If energy needs to be saved, there are good ways to do it.
                                                               Government product regulation is not one of them

Position on the Issue


A position summary

A more comprehensive summary can be seen on the "How Regulations are Wrongly Justified" page.

Whatever about the relevance of saving energy and emissions, banning popular and safe-to-use products is a rather odd way to do it.
If using electricity was such a big deal, it, or say coal, could simply be taxed (the government income of which could help pay for insulation of poorer affected homes - or whatever; bans give no such income).

Light bulbs don't burn coal or release CO2 gas.
Power plants might - and might not.
If there is a problem - deal with the problem.
The supposition is of a long term benefit to light bulb regulations, but emissions are being lowered anyway, and there is no shortage of sources for electricity.

Much more relevant to deal with electricity generation efficiency, grids, and alternative wasteful consumption, as described on the ceolas.net site.

The switchover savings, on US Dept of Energy, Canadian and EU institutional  figures is a fraction of 1% of total energy use and only around 1% of total grid electricity, and that in turn does not take into account the referenced actual use of such lighting at night time of low demand, when coal plant night cycle levels also mean that the same coal is often burned anyway, coal being the main emission "culprit".
It also does not take into account the described researched heat benefit of incandescents in most countries at such times, or their power factor (PF) advantages, the lower life cycle energy demand outside usage, and much else mitigating supposed savings.

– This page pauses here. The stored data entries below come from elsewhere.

==> src/pkg/adcc_pkg.sv <==
package adcc_pkg;
   // register location and reset value
   localparam logic [7:0] CTRL_ADDR = 8'hD8;
   localparam logic [7:0] CTRL_RESET = 8'h00;
   // field positions inside the control register
   localparam int FLAG_BIT = 7;
   localparam int DMA_BIT = 6;
   localparam int CONT_BIT = 5;
   localparam int SINGLE_BIT = 4;
   localparam int CS_LSB = 0;
   localparam int CS_W = 4;
   // channel codes
   localparam logic [3:0] CH_TEMP = 4'h8;
   localparam logic [3:0] CH_OUT0 = 4'h9;
   localparam logic [3:0] CH_OUT1 = 4'hA;
   localparam logic [3:0] CH_AGND = 4'hB;
   localparam logic [3:0] CH_REF = 4'hC;
   localparam logic [3:0] CH_STOP = 4'hF;
   // result path
   localparam int RES_W = 12;
   localparam int FIFO_W = 16;
   localparam int FIFO_D = 16;
   // sequencer states
   typedef enum logic [1:0] {
      ST_IDLE = 2'b00,
      ST_FETCH = 2'b01,
      ST_START = 2'b10,
      ST_WAIT = 2'b11
   } adcc_state_t;
endpackage : adcc_pkg

==> src/rtl/adcc_ctrl.sv <==
// How it works
// - non-DMA conversion end or DMA stop code sets done flag bit 7
// - interrupt vectoring clears the done flag
// - writing bit 6 enables DMA capture
// - DMA bit self-clears when capture finishes
// - DMA bit stops strobe until capture starts
// - bit 5 restarts conversions back to back
// - bit 4 starts one conversion, self-clears
// - non-DMA conversions use channel bits 3:0
// - DMA conversions take channel from memory
// - register at D8, resets zero, bit addressable
// - channel codes decode; all ones ends DMA
`timescale 1ns/1ns
`default_nettype none
module adcc_ctrl (
   // clock and reset
   input wire logic clk,
   input wire logic reset,
   // register bus
   input wire logic [7:0] sfr_addr,
   input wire logic sfr_wr,
   input wire logic [7:0] sfr_wdata,
   input wire logic sfr_rd,
   output logic [7:0] sfr_rdata_q,
   input wire logic [7:0] bit_addr,
   input wire logic bit_wr,
   input wire logic bit_wdata,
   // interrupt vector taken
   input wire logic int_ack,
   output logic conversion_done_flag_q,
   // converter core
   output logic conv_start_q,
   output logic [3:0] conv_channel_q,
   output logic conv_aux_q,
   input wire logic conv_done,
   input wire logic [11:0] conv_result,
   // channel ids from memory
   input wire logic dma_ch_valid,
   input wire logic [3:0] dma_ch_id,
   output logic dma_ch_ready_q,
   // address latch strobe gate
   output logic ale_enable_q,
   // results out
   input wire logic result_ready,
   output logic result_valid,
   output logic [15:0] result_data
);
   localparam int FB = adcc_pkg::FLAG_BIT;
   localparam int DB = adcc_pkg::DMA_BIT;
   localparam int CB = adcc_pkg::CONT_BIT;
   localparam int SB = adcc_pkg::SINGLE_BIT;

   // all ones marks end of a capture list
   function automatic logic is_stop(input logic [3:0] id);
      is_stop = (id == adcc_pkg::CH_STOP);
   endfunction : is_stop

   // codes eight to twelve route internal sources
   function automatic logic is_aux(input logic [3:0] id);
      is_aux = (id >= adcc_pkg::CH_TEMP) && (id <= adcc_pkg::CH_REF);
   endfunction : is_aux

   logic [7:0] ctrl_q;
   logic [7:0] ctrl_d;
   adcc_pkg::adcc_state_t state_q;
   adcc_pkg::adcc_state_t state_d;
   logic dma_started_q;
   logic byte_hit;
   logic bit_hit;
   logic reg_hit;
   logic conv_end;
   logic dma_take;
   logic dma_end;
   logic start_req;
   logic fifo_in_ready;
   logic [3:0] cs_field;

   // bus decode, direct and bit addressed
   assign byte_hit = sfr_wr && (sfr_addr == adcc_pkg::CTRL_ADDR);
   assign bit_hit = bit_wr && (bit_addr[7:3] == adcc_pkg::CTRL_ADDR[7:3]);
   assign reg_hit = byte_hit || bit_hit;
   assign cs_field = ctrl_q[adcc_pkg::CS_LSB +: adcc_pkg::CS_W];

   // sequencer events
   assign conv_end = (state_q == adcc_pkg::ST_WAIT) && conv_done;
   assign dma_take = dma_ch_ready_q && dma_ch_valid;
   assign dma_end = dma_take && is_stop(dma_ch_id);
   assign start_req = ctrl_q[SB] || ctrl_q[CB];

   // control register next value, hardware set wins
   always_comb
   begin
      ctrl_d = ctrl_q;
      if (byte_hit)
         ctrl_d = sfr_wdata;
      if (bit_hit)
         ctrl_d[bit_addr[2:0]] = bit_wdata;
      if (conv_end)
         ctrl_d[SB] = 1'b0;
      if (dma_end)
         ctrl_d[DB] = 1'b0;
      if (int_ack)
         ctrl_d[FB] = 1'b0;
      if ((conv_end && !ctrl_q[DB]) || dma_end)
         ctrl_d[FB] = 1'b1;
   end

   // control register
   always_ff @(posedge clk or posedge reset)
   begin
      if (reset)
         ctrl_q <= adcc_pkg::CTRL_RESET;
      else
         ctrl_q <= ctrl_d;
   end

   // sequencer next state
   always_comb
   begin
      state_d = state_q;
      case (state_q)
         adcc_pkg::ST_IDLE:
            if (ctrl_q[DB])
               state_d = adcc_pkg::ST_FETCH;
            else if (start_req)
               state_d = adcc_pkg::ST_START;
         adcc_pkg::ST_FETCH:
            if (!ctrl_q[DB] || dma_end)
               state_d = adcc_pkg::ST_IDLE;
            else if (dma_take)
               state_d = adcc_pkg::ST_START;
         adcc_pkg::ST_START:
            if (fifo_in_ready)
               state_d = adcc_pkg::ST_WAIT;
         adcc_pkg::ST_WAIT:
            if (conv_done)
               state_d = ctrl_q[DB] ? adcc_pkg::ST_FETCH : adcc_pkg::ST_IDLE;
         default:
            state_d = adcc_pkg::ST_IDLE;
      endcase
   end

   // sequencer state
   always_ff @(posedge clk or posedge reset)
   begin
      if (reset)
         state_q <= adcc_pkg::ST_IDLE;
      else
         state_q <= state_d;
   end

   // channel latch for each conversion
   always_ff @(posedge clk or posedge reset)
   begin
      if (reset)
      begin
         conv_channel_q <= '0;
         conv_aux_q <= 1'b0;
      end
      else if (state_q == adcc_pkg::ST_IDLE && !ctrl_q[DB] && start_req)
      begin
         conv_channel_q <= cs_field;
         conv_aux_q <= is_aux(cs_field);
      end
      else if (state_q == adcc_pkg::ST_FETCH && dma_take && !dma_end)
      begin
         conv_channel_q <= dma_ch_id;
         conv_aux_q <= is_aux(dma_ch_id);
      end
   end

   // start pulse only when a result slot is free
   always_ff @(posedge clk or posedge reset)
   begin
      if (reset)
         conv_start_q <= 1'b0;
      else
         conv_start_q <= (state_q == adcc_pkg::ST_START) && fifo_in_ready;
   end

   // id request toward memory
   always_ff @(posedge clk or posedge reset)
   begin
      if (reset)
         dma_ch_ready_q <= 1'b0;
      else
         dma_ch_ready_q <= (state_d == adcc_pkg::ST_FETCH) && !dma_take;
   end

   // capture started marker and strobe gate
   always_ff @(posedge clk or posedge reset)
   begin
      if (reset)
      begin
         dma_started_q <= 1'b0;
         ale_enable_q <= 1'b1;
      end
      else
      begin
         if (!ctrl_d[DB])
            dma_started_q <= 1'b0;
         else if (dma_take)
            dma_started_q <= 1'b1;
         ale_enable_q <= !(ctrl_d[DB] && !(dma_started_q || dma_take));
      end
   end

   // register read port, unmapped reads give zero
   always_ff @(posedge clk or posedge reset)
   begin
      if (reset)
         sfr_rdata_q <= 8'h00;
      else if (sfr_rd && sfr_addr == adcc_pkg::CTRL_ADDR)
         sfr_rdata_q <= ctrl_q;
      else
         sfr_rdata_q <= 8'h00;
   end

   // flag copy for the interrupt controller
   always_ff @(posedge clk or posedge reset)
   begin
      if (reset)
         conversion_done_flag_q <= 1'b0;
      else
         conversion_done_flag_q <= ctrl_d[FB];
   end

   // result buffer, channel tag on top
   adcc_fifo #(
      .W(adcc_pkg::FIFO_W),
      .D(adcc_pkg::FIFO_D),
      .AW(4)
   ) u_fifo (
      .clk(clk),
      .reset(reset),
      .in_valid(conv_end),
      .in_data({conv_channel_q, conv_result}),
      .in_ready(fifo_in_ready),
      .out_ready(result_ready),
      .out_valid(result_valid),
      .out_data(result_data)
   );
endmodule : adcc_ctrl
`default_nettype wire

==> src/rtl/adcc_fifo.sv <==
`timescale 1ns/1ns
`default_nettype none
module adcc_fifo #(
   parameter int W = 16,
   parameter int D = 16,
   parameter int AW = 4
) (
   // clock and reset
   input wire logic clk,
   input wire logic reset,
   // fill side
   input wire logic in_valid,
   input wire logic [W-1:0] in_data,
   output logic in_ready,
   // drain side
   input wire logic out_ready,
   output logic out_valid,
   output logic [W-1:0] out_data
);
   localparam logic [AW:0] FULL = (AW+1)'(D);
   logic [W-1:0] mem_q [D];
   logic [AW-1:0] wr_ptr_q;
   logic [AW-1:0] rd_ptr_q;
   logic [AW:0] count_q;
   logic out_valid_q;
   logic [W-1:0] out_data_q;
   logic push;
   logic pop;

   // handshakes on both sides
   assign in_ready = (count_q != FULL);
   assign push = in_valid && in_ready;
   assign pop = (count_q != '0) && (!out_valid_q || out_ready);
   assign out_valid = out_valid_q;
   assign out_data = out_data_q;

   // storage, written without reset
   always_ff @(posedge clk)
   begin
      if (push)
         mem_q[wr_ptr_q] <= in_data;
   end

   // pointers and fill level
   always_ff @(posedge clk or posedge reset)
   begin
      if (reset)
      begin
         wr_ptr_q <= '0;
         rd_ptr_q <= '0;
         count_q <= '0;
      end
      else
      begin
         if (push)
            wr_ptr_q <= wr_ptr_q + 1'b1;
         if (pop)
            rd_ptr_q <= rd_ptr_q + 1'b1;
         if (push && !pop)
            count_q <= count_q + 1'b1;
         else if (pop && !push)
            count_q <= count_q - 1'b1;
      end
   end

   // registered read stage
   always_ff @(posedge clk or posedge reset)
   begin
      if (reset)
      begin
         out_valid_q <= 1'b0;
         out_data_q <= '0;
      end
      else if (pop)
      begin
         out_valid_q <= 1'b1;
         out_data_q <= mem_q[rd_ptr_q];
      end
      else if (out_ready)
         out_valid_q <= 1'b0;
   end
endmodule : adcc_fifo
`default_nettype wire

==> config.mk <==
export PLATFORM = sky130hd
export DESIGN_NAME = adcc_ctrl
export DESIGN_NICKNAME = d
export VERILOG_FILES = /design/src/pkg/adcc_pkg.sv /design/src/rtl/adcc_ctrl.sv /design/src/rtl/adcc_fifo.sv
export SDC_FILE = /design/constraint.sdc
export NUM_CORES = 1
export LEC_CHECK = 0
export ABC_AREA = 1
export CORE_MARGIN = 2
export CORE_UTILIZATION = 67
export CTS_CLUSTER_DIAMETER = 60
export CTS_CLUSTER_SIZE = 24
export DETAILED_ROUTE_END_ITERATION = 10
export DONT_BUFFER_PORTS = 1
export PLACE_DENSITY = 0.92
export SLEW_MARGIN = 25
export SYNTH_ARGS = -nofsm -noshare
export SYNTH_HDL_FRONTEND = slang
export SYNTH_SLANG_ARGS = --single-unit
==> constraint.sdc <==
create_clock -name clk -period 6.85 [get_ports clk]
set_clock_uncertainty 0.1 [all_clocks]
set_input_delay 0.3425 -clock clk [delete_from_list [all_inputs] [get_ports clk]]
set_output_delay 0.3425 -clock clk [all_outputs]
set_load 0.02 [all_outputs]
==> run metrics <==
status=finished clean; minimum clock period after layout=3480 ps; CTS Hold Bufs=33; GP Congestion=0.794; pin count of the biggest net entering global routing=88; Final Setup Violations=0; die area=0.0216 mm^2; CTS tree=yes; dominant cell by count in the synthesized netlist=nand2_1; Area Growth Syn to Fin=8.31%; Synth Area in XOR/XNOR=less than 1%; Sum Neg Setup Slack=0 ps; Finished Layout Cells=between 1500 and 2000; top cells by area, synth=edfxtp_1, nand2_1, dfrtp_1; Post-synth EDFFs=256; max incr delay on CP=880 ps; CP most frequent cell=nand2_1; Cell variety after synth=29; DR pass1 iterations=5; cells after synthesis=1389; area of the multi-input gates=0.00349 mm^2; Fmax achieved=0.287 GHz; Post-synth top cells=nand2_1, edfxtp_1, inv_1, nand3_1; Yosys top cell by area=edfxtp_1; port bufs=0; max-slew violation count=0; Syn Nets=1449; total area of sequential cells=0.00912 mm^2; maxcap violations=0; final net count=1456; FF+latch count, synth=about 310; htree depth=1; Mean Syn Cell Area=9.87 um^2; GRT Total Usage=32.6%; Synth Area in Adders=less than 1%; sequential fraction of the synthesis area=around two thirds; required time worst endpoint=7190 ps; synth warn=0; hold crit path type=in -> reg; CP startpoint=u_fifo.rd_ptr_q[0]$_DFFE_PP0P_; core footprint=0.0202 mm^2; static leakage=6.55 nW; Max transition margin=between 20% and 30%; top cell type's share of synthesized area=56.0%; first-pass GRT wire length=approximately 54000 um; WL final=34900 um; ANT nets after route=0; Worst-path clk slew=90 ps; DR iter-0 viols=1336; clock latency on the worst-skew pair=520 ps; slowest CP cell=dfrtp_4; routed vias/inst=6.04; Peak VDD IR=~0.23 mV; post-CTS setup buffer count=0; Worst setup EP type=register; # IOs=84; initial cell density of the core=68.0%; DP Cell Count=1613; mux share of post-synthesis cell area=0%; crit path DAT=3820 ps; setup ws final=3370 ps; kind of critical path=reg -> reg; Post-synth ARST share=18.2%; grt ovf=0; RSZ-0062 raised after global routing=false; Critical Path Fanout Max=87; endpoints failing hold=0; initial antenna violation count=1; worst slew pin tran=about 1100 ps; Simple-Gate Fraction of Synth Area=22.0%; vias in the first global route=slightly below 10000; Sink Count=313; Die W=147 um; CTS resizes=0; total CTS buffers=18; Tcrit/Tclk final=50.8%; Fill cells=1177; synthesized area=0.0137 mm^2; layout cells sized above 1=4.62%; drc violations=0; Critical R2R Launch=u_fifo.rd_ptr_q[0]$_DFFE_PP0P_; main combinational cell family by area after synthesis=simple AND/OR/NAND/NOR gates; Core Rows=52; Clock Root Buffer=clkbuf_16; Synth Flop Type=edfxtp_1; DP HPWL=19600 um; total number of vias=10100; CP cell instances=clkinv_2 > buf_4 > nand2_1 > nand3_1 > nand3_1 > nand3_1 > nand2_1 > nand2_1 > nand2_1; Avg WL per Cell=20.8 um; worst hold start=sfr_wr; clk buf depth=3; P per Cell Area=about 380 mW/mm^2; startpoint types=register; pre-CTS worst setup slack=3640 ps; Die Y=147 um; Synth Area in Compound Gates=1.20%
-- final timing paths --
kind	cells past startpoint	slack, ps	endpoint
max	9	3370	u_fifo.out_data[2]$_DFFE_PP0P_
min	4	20	ale_enable_q$_DFF_PP1_
max reg2reg	9	3370	u_fifo.out_data[2]$_DFFE_PP0P_
min reg2reg	2	410	ale_enable_q$_DFF_PP1_
max in group asynchronous	3	5560	u_fifo.rd_ptr_q[0]$_DFFE_PP0P_
min in group asynchronous	3	460	u_fifo.out_data[13]$_DFFE_PP0P_
-- logic make-up (layout without fill, tap and decap cells) --
family	after synthesis	in the layout
AOI/OAI and AO/OA	29	29
xor gates and xnor gates	9	9
adders and majority gates	10	10
buffers and inverters	302	321
DFF	313	313
other	0	1
and+or+nand+nor	726	726
-- flip-flops by register name, summed over array words and instances (netlist names) --
| name | flops |
|---|---|
| u_fifo.mem_q | 256 |
| conv_start_q | 1 |
| u_fifo.count_q | 5 |
| sfr_rdata_q | 8 |
| ctrl_q | 7 |
| u_fifo.wr_ptr_q | 4 |
| u_fifo.rd_ptr_q | 4 |
| conversion_done_flag_q | 1 |
| u_fifo.out_valid | 1 |
| state_q | 2 |
| dma_ch_ready_q | 1 |
| conv_aux_q | 1 |
| dma_started_q | 1 |
| u_fifo.out_data | 16 |
| conv_channel_q | 4 |
| ale_enable_q | 1 |
-- report_power, final --
part / internal, mW / leakage (nW) / total [mW] / switching (mW)
Clock: 0.542 / 0.273 / 1.16 / 0.617
Combinational: 0.525 / 3.28 / 1.77 / 1.25
Sequential: 2.28 / 3.00 / 2.66 / 0.382
Total: 3.34 / 6.55 / 5.59 / 2.25
-- per-layer routing --
| metal | vias up | wire length [um] | track usage [%] |
|---|---|---|---|
| li1 | 4445 | - | - |
| met1 | 4659 | 11500 | 40.9 |
| met2 | 856 | 17000 | 53.2 |
| met3 | 184 | 4560 | 7.89 |
| met4 | 0 | 1890 | 17.0 |
| met5 | - | 0 | 0 |
-- layout make-up --
cell class / count / share of cell area (%)
inverter: 244 / 6.17
timing repair buffer: 45 / 2.83
sequential: 313 / 61.4
tap: 270 / 2.27
clock buffer: 27 / 3.47
clock inverter: 5 / 0.371
antenna: 1 / 0.0168
multi-input combinational: 774 / 23.5
-- per-stage QoR --
stage                     utilization, %  hold WS (ps)  total power, mW  cell area (um^2)
after floorplan                        -           341             3.83             13700
after global placement              68.9           343             4.20             13900
after detailed placement            69.2           342             4.33             13900
after CTS                           73.6          2.86             5.52             14800
after global routing                73.7          44.9             5.83             14900
final                               73.7          18.1             5.59             14900
-- worst max-delay path, delay by kind of cell, from the launching register on --
| kind | cells | cell delay [ps] |
|---|---|---|
| buf+inv | 2 | 1400 |
| flops | 1 | 880 |
| simple gates | 7 | 940 |
-- placed cells by master (no fill, tap or decap), drive strengths merged, types with 2 or more instances in the layout --
master       instances
inv                244
nand4                8
xor2                 8
nand2              451
nor2                57
a21oi               10
edfxtp             256
buf                 12
dfrtp               56
clkinv               4
o211ai               3
nand3              208
dlygate4sd3         33
nor3                 2
clkbuf              27
ha                   9
o21ai               12
Note: power is estimated with default switching activity, not from simulation.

All that in turn is without going into all the simplicity/safety/environmental advantages of old and thereby well known incandescents compared to pushed complex expensive alternatives, sometimes questionably safe, and with life cycle environmental effects from mining to component manufacture to product assembly to distribution to recycling (when not dumped) - and all the extra transport in each stage.

Certainly, all forms of lighting have their advantages.
Unfortunately, the US EISA standards (like the EU standards)  will progressively ban all known general service incandescents, including touted halogens, and replacement halogens are still different anyway and cost much more for marginal usage savings, hence their unpopularity.

Efficiency is not just energy efficiency...
Excluding for general service usage the most efficient way to make bright lighting in using few components or earth resources, to make it high quality broad and smooth spectrally, to make it in versatile clear/frosted constructed forms, and at a remarkably low price, such that the simple and safe bulbs are so popular that they have to be banned (no point in banning unpopular products!) is an odd way to call "product progress".

Even if the bulbs had to be targeted, whether to simply save energy, or to specifically "stimulate the manufacture" of desirable energy efficient bulbs, the described alternatives of stimulation of competition (firstly) or taxation (secondly), are both better policies for stated reasons.
One might also note the oddity of the USA and the EU launching clearer product information labelling after - rather than before - banning products on the basis that consumers are making "misinformed" choices"!

How many politicians or bureaucrats should it take to change a light bulb?
How many citizens should be allowed to choose?